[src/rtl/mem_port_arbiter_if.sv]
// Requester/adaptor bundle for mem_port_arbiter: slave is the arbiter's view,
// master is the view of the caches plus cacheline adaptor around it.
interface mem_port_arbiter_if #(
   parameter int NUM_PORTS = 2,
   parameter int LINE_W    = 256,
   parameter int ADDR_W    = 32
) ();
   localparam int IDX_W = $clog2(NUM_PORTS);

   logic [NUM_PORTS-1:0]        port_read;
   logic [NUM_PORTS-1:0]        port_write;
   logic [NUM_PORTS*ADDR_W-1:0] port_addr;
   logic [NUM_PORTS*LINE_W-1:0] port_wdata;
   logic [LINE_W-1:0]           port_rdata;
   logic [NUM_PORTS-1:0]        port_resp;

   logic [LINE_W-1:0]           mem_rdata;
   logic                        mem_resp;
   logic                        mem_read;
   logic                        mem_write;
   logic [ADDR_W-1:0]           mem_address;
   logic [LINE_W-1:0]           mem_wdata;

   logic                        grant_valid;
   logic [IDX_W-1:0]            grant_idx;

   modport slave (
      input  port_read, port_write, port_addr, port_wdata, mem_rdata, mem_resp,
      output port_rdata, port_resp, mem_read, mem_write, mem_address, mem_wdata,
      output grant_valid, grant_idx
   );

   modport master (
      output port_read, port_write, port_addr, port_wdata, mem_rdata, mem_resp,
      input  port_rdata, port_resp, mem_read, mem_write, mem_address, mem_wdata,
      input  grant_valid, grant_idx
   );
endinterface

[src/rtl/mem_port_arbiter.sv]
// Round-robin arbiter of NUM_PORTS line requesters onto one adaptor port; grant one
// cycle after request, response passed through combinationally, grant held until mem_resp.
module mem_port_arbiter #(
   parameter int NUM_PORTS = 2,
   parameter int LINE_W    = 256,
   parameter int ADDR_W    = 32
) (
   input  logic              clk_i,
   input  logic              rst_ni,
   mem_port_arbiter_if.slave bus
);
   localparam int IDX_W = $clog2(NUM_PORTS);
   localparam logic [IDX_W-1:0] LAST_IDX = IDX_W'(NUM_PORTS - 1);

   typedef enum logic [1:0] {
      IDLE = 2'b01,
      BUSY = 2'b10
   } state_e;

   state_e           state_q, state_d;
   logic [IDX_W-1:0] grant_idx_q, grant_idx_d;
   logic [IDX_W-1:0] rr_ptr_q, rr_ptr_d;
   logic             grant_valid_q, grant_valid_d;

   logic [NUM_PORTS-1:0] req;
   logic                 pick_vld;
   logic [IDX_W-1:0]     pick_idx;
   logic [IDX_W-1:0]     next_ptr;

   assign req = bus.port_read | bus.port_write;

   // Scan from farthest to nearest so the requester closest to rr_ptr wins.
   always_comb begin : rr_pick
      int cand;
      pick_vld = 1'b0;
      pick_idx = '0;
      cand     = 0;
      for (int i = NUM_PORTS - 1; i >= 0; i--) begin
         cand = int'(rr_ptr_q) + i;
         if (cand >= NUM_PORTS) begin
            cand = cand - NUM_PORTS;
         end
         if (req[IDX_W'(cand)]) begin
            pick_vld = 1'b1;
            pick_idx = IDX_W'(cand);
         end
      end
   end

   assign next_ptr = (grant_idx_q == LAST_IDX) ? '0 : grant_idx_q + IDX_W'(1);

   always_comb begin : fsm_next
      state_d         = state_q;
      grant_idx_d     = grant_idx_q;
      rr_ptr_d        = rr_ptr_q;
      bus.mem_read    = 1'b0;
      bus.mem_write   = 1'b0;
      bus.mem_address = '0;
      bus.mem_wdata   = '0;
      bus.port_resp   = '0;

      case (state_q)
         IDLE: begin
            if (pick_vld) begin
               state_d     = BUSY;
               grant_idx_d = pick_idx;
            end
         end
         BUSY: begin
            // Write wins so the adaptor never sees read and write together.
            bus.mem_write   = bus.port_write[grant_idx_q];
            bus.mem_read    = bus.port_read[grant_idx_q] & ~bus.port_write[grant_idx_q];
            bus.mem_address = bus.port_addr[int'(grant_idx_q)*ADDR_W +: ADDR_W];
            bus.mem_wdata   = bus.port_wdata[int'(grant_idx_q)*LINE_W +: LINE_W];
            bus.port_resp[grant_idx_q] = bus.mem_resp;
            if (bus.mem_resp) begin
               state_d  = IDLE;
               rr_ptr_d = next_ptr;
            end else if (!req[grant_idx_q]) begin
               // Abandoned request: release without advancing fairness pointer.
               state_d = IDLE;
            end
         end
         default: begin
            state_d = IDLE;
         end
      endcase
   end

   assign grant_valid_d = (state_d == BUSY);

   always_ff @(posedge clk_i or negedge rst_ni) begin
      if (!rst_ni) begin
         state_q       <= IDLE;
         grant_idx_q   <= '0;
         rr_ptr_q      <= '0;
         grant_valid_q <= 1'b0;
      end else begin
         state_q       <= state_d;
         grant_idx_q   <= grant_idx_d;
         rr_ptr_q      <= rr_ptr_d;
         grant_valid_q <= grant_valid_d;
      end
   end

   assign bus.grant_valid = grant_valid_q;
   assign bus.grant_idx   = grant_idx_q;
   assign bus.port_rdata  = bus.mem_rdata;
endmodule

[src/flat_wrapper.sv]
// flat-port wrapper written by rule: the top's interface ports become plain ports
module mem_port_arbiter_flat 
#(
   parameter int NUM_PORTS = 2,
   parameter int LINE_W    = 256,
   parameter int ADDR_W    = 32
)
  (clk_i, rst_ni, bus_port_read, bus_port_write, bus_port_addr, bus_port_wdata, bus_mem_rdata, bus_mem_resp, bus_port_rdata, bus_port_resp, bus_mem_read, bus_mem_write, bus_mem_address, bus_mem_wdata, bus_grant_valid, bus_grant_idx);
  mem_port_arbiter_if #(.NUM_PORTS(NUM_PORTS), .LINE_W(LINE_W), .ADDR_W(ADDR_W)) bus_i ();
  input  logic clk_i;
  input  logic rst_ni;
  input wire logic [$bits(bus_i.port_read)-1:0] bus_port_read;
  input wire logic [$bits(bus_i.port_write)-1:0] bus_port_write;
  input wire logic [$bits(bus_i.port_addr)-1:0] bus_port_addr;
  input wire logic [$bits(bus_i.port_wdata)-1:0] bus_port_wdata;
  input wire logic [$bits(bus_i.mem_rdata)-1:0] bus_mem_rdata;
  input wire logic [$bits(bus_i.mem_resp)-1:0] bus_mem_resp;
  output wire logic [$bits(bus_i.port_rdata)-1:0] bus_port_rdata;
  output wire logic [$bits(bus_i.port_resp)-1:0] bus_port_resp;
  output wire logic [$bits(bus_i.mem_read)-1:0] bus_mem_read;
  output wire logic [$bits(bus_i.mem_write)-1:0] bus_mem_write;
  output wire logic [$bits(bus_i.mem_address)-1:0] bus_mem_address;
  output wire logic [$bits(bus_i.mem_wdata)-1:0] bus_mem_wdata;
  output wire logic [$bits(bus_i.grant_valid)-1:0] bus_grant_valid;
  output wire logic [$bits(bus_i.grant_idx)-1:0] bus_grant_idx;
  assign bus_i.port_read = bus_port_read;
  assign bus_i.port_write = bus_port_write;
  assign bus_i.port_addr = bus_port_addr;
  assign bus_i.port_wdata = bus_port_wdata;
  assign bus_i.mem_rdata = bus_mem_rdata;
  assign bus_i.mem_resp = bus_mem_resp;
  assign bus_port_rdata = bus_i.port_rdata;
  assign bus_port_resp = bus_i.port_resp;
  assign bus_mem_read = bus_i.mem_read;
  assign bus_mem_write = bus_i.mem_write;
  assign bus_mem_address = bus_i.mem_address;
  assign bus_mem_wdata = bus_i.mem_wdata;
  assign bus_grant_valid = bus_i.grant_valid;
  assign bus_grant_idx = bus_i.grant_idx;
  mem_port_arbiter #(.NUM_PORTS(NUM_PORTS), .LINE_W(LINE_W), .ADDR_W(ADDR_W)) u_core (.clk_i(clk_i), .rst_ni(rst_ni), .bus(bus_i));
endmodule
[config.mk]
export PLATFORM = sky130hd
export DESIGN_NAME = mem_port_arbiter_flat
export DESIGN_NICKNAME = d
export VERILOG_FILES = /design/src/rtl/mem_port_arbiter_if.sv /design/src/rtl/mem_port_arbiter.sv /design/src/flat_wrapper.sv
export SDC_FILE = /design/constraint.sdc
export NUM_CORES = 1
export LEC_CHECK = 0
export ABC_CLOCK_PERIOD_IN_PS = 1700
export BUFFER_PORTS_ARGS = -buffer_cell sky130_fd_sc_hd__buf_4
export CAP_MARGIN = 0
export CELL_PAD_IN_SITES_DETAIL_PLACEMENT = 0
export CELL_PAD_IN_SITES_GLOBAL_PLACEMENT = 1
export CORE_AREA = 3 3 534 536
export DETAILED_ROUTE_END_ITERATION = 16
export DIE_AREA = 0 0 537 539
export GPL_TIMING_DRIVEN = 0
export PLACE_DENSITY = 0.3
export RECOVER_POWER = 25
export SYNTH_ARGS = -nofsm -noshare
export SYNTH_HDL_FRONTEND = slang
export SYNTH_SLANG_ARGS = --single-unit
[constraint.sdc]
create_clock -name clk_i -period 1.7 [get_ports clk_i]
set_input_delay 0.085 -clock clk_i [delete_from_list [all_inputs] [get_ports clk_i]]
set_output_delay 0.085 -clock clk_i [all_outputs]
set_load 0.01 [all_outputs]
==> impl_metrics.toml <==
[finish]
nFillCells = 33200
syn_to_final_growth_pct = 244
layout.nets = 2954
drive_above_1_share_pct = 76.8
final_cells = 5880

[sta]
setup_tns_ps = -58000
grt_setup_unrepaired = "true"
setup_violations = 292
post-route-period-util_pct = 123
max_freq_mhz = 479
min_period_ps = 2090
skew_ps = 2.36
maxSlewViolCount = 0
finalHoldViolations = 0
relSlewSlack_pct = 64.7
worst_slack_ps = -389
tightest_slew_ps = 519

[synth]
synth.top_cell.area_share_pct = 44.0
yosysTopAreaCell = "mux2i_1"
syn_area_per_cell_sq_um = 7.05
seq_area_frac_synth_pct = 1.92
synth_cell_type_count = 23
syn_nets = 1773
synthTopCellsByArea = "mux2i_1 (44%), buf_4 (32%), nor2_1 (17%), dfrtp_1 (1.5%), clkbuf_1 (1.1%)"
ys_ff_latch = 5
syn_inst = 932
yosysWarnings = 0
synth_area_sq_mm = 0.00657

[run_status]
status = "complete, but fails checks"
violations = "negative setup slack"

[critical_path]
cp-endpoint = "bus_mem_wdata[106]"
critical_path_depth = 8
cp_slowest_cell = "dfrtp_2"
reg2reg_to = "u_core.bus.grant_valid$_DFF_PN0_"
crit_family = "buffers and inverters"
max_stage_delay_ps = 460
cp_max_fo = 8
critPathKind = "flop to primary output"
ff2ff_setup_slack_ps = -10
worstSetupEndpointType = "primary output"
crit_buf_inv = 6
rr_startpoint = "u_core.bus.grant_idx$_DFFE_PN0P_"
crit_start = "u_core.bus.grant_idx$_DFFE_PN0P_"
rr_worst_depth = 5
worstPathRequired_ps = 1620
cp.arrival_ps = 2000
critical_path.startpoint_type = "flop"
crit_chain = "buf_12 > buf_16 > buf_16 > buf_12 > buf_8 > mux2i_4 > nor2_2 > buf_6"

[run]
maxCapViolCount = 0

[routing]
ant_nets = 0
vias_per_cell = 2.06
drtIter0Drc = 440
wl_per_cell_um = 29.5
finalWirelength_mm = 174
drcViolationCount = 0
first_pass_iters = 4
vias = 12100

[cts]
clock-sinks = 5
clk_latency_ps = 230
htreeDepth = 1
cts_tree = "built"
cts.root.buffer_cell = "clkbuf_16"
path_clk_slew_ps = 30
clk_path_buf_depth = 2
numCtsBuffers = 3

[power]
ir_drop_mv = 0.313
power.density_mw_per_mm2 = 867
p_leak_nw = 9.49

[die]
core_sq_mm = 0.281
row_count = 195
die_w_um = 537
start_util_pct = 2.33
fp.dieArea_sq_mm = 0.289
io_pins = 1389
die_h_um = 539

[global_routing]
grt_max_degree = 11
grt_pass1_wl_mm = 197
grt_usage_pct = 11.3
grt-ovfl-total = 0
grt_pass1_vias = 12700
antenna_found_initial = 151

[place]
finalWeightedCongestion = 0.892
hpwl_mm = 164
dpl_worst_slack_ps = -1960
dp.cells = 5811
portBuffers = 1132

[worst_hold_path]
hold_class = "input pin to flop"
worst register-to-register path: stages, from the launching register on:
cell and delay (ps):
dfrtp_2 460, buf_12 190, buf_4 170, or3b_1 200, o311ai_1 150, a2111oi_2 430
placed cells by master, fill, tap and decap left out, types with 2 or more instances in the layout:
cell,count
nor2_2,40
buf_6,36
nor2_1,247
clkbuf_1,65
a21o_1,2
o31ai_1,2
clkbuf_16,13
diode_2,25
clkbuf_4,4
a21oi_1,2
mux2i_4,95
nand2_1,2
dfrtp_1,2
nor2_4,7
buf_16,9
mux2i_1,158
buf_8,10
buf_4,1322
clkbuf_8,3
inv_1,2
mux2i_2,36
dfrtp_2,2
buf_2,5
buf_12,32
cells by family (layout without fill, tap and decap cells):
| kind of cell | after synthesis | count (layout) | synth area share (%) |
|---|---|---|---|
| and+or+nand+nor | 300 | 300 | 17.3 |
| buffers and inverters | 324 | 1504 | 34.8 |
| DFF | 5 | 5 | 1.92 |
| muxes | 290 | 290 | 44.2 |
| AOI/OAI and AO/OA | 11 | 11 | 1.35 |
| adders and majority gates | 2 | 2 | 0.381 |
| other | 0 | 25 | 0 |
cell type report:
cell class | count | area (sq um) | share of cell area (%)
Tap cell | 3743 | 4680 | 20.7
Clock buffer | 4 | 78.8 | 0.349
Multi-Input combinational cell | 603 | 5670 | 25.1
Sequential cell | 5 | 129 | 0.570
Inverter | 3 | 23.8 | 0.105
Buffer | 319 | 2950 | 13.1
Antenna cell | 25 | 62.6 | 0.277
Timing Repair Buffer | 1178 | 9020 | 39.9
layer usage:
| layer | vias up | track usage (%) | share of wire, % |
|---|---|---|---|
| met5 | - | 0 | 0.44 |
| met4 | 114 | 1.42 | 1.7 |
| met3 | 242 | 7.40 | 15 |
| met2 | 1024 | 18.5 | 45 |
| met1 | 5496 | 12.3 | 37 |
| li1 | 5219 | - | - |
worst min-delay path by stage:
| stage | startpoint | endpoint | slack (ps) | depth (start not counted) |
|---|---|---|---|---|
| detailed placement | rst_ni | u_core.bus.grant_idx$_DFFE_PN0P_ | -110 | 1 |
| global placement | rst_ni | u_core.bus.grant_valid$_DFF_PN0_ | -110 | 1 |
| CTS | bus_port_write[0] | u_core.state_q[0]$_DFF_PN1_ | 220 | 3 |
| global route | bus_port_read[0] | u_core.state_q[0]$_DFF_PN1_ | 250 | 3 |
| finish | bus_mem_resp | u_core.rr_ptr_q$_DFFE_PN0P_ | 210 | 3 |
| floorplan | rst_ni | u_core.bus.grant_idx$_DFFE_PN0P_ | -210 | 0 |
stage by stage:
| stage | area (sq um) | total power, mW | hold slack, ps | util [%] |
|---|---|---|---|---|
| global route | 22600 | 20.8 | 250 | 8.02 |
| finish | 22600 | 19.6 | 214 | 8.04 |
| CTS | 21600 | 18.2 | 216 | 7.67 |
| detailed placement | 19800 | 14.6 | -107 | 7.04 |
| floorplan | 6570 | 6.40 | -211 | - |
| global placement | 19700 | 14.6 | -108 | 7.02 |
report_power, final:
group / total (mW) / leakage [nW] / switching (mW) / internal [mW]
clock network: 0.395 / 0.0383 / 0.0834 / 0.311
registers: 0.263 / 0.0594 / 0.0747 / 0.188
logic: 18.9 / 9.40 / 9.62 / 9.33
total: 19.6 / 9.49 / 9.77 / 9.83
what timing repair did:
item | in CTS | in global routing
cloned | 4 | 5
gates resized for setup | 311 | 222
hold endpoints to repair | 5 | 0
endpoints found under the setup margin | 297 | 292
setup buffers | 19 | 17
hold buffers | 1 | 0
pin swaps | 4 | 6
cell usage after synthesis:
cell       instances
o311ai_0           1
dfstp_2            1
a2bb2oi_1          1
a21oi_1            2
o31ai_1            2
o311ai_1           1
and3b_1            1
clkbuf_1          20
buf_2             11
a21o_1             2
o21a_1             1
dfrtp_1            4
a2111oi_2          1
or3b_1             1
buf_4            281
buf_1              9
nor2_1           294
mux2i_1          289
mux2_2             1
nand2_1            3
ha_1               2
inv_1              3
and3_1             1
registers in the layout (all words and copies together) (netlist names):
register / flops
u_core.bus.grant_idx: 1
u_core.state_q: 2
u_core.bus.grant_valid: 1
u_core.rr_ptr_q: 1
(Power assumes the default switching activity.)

_____

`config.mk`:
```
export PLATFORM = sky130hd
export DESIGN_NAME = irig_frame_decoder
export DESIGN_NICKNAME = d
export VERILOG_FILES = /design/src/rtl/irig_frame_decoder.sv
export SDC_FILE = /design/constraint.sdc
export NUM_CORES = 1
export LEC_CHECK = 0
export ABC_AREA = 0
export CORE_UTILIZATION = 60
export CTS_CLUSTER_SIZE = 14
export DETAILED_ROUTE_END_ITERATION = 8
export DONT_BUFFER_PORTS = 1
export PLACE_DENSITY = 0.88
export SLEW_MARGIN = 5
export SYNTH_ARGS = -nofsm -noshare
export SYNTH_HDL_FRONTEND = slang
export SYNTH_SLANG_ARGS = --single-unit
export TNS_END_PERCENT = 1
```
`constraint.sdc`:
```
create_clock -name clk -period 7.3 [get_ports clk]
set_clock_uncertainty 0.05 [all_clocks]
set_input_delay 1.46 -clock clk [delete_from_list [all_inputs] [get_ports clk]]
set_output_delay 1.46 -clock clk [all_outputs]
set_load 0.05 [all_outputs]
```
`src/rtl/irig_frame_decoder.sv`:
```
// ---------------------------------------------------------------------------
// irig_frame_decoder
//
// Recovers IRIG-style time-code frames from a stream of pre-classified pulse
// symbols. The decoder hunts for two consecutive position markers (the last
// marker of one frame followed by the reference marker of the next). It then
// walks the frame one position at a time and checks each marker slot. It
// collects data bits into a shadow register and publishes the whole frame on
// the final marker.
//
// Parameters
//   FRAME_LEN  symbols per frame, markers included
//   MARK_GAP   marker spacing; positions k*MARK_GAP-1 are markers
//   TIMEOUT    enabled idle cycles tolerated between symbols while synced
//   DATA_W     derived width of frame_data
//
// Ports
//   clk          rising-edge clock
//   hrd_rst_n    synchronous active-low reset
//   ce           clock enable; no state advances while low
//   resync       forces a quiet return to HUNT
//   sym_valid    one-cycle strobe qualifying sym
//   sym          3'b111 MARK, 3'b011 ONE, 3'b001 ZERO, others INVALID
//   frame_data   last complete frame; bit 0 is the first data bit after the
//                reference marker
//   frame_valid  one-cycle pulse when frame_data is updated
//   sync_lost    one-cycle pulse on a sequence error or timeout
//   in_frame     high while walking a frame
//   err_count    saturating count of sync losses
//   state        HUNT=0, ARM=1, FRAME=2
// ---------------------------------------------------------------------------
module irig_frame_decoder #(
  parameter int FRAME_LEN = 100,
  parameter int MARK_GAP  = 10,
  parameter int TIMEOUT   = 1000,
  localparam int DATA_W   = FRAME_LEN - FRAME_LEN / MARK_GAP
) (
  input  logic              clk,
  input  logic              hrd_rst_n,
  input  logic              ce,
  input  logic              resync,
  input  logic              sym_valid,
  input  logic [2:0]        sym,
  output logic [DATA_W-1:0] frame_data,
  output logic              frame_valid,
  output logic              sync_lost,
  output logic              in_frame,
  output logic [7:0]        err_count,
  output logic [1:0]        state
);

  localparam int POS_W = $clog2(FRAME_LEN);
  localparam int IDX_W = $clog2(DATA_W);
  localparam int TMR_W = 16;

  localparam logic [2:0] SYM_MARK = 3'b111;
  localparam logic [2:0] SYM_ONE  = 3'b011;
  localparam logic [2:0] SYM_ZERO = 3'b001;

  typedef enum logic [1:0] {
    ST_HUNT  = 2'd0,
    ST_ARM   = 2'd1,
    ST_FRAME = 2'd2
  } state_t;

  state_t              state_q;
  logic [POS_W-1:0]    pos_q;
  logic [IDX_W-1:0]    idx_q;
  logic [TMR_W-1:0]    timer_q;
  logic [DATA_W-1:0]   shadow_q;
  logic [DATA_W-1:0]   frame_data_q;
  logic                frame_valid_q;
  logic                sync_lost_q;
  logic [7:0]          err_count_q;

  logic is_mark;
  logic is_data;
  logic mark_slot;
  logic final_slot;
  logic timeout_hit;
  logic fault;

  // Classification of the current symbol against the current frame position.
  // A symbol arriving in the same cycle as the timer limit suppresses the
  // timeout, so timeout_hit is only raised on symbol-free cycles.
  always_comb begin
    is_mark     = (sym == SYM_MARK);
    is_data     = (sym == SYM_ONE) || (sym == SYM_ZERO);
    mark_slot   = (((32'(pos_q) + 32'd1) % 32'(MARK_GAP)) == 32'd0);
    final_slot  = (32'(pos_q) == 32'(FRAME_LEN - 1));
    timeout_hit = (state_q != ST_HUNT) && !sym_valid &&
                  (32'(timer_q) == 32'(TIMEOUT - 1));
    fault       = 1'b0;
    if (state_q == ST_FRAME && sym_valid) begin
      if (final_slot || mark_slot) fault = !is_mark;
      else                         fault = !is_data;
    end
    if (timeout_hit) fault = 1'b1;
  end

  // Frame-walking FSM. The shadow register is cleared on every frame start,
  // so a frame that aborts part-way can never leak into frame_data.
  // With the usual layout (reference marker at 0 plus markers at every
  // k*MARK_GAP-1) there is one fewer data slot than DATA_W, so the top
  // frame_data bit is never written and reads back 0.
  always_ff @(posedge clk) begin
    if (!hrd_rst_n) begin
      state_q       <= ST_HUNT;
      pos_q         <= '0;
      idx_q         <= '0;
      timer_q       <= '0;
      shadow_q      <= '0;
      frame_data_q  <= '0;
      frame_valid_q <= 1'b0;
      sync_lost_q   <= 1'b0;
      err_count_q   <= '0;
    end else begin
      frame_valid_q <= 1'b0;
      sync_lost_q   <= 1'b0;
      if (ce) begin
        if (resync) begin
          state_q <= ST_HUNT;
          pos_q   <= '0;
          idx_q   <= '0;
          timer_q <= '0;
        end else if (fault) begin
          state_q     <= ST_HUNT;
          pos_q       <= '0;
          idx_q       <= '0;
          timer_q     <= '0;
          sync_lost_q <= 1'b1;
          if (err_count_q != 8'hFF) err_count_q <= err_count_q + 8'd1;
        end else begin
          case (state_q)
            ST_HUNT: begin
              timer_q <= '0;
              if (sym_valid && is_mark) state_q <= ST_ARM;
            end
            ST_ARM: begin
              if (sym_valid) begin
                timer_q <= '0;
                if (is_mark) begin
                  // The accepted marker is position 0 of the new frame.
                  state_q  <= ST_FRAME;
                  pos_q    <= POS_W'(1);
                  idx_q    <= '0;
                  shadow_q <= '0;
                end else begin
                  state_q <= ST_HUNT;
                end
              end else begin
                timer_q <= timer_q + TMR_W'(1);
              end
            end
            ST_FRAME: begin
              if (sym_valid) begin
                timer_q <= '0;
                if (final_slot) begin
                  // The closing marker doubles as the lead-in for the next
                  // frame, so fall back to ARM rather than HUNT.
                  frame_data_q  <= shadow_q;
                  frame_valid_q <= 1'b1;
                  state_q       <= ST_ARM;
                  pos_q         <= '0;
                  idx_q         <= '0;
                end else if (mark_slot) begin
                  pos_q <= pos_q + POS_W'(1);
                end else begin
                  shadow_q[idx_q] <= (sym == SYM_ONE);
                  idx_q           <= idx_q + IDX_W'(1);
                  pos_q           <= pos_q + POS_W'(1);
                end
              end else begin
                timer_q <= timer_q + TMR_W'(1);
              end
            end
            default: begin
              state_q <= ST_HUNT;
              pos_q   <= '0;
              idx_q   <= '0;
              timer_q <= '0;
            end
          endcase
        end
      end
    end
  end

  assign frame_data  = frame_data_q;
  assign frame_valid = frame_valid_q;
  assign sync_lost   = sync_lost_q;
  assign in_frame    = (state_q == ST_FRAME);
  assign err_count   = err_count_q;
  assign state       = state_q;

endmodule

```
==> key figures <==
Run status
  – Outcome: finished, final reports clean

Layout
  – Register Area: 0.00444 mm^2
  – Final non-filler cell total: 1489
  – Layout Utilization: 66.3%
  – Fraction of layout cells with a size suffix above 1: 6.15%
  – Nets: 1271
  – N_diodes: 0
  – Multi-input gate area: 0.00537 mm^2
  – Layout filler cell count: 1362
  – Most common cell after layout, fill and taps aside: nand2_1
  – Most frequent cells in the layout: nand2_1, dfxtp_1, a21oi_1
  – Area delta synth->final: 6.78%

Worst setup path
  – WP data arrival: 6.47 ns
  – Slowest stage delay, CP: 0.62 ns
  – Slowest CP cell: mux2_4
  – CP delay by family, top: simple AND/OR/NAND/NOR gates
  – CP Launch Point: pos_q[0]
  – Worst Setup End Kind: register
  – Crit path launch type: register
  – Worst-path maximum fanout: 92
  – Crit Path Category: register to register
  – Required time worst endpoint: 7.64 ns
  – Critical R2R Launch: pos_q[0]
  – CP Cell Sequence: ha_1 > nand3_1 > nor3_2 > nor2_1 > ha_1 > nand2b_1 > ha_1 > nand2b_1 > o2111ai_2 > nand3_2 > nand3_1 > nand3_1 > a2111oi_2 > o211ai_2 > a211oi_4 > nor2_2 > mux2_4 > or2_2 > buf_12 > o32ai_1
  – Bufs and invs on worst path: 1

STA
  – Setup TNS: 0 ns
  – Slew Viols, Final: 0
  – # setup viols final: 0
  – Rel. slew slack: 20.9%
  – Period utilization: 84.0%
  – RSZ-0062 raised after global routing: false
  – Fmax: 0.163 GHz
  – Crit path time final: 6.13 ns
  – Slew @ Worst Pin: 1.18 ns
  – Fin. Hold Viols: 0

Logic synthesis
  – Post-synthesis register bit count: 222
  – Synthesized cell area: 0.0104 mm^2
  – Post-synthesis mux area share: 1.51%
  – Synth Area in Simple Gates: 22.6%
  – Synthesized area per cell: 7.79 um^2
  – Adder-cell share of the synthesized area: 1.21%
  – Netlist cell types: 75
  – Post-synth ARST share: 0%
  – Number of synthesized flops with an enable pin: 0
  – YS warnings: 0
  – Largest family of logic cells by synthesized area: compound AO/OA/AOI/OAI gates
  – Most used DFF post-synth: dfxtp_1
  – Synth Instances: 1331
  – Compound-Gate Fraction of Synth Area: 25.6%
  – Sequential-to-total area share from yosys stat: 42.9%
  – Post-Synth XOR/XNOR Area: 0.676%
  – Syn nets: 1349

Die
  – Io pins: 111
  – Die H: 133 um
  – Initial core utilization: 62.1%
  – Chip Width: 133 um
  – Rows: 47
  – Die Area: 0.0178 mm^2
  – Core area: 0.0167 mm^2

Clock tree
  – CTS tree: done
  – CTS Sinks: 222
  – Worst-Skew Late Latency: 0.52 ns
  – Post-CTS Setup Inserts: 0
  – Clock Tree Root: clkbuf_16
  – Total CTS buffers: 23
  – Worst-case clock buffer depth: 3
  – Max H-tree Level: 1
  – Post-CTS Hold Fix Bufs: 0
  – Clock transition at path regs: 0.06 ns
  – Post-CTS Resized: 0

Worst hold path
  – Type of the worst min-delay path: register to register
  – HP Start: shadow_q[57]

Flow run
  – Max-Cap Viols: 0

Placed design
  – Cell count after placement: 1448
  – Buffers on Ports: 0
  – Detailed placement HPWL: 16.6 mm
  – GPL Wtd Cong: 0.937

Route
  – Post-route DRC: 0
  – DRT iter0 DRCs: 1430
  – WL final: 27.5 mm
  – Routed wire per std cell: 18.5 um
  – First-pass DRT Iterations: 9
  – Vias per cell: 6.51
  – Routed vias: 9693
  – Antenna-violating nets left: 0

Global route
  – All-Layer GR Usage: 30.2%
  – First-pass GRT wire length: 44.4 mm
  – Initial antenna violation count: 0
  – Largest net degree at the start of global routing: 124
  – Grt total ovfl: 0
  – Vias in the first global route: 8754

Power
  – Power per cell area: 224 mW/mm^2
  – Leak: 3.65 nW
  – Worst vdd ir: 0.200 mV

_____

[Problem]:
Go through the entries and return each line where the word "floorplan" occurs.

[Solution for this problem]:
| floorplan | rst_ni | u_core.bus.grant_idx$_DFFE_PN0P_ | -210 | 0 |
| floorplan | 6570 | 6.40 | -211 | - |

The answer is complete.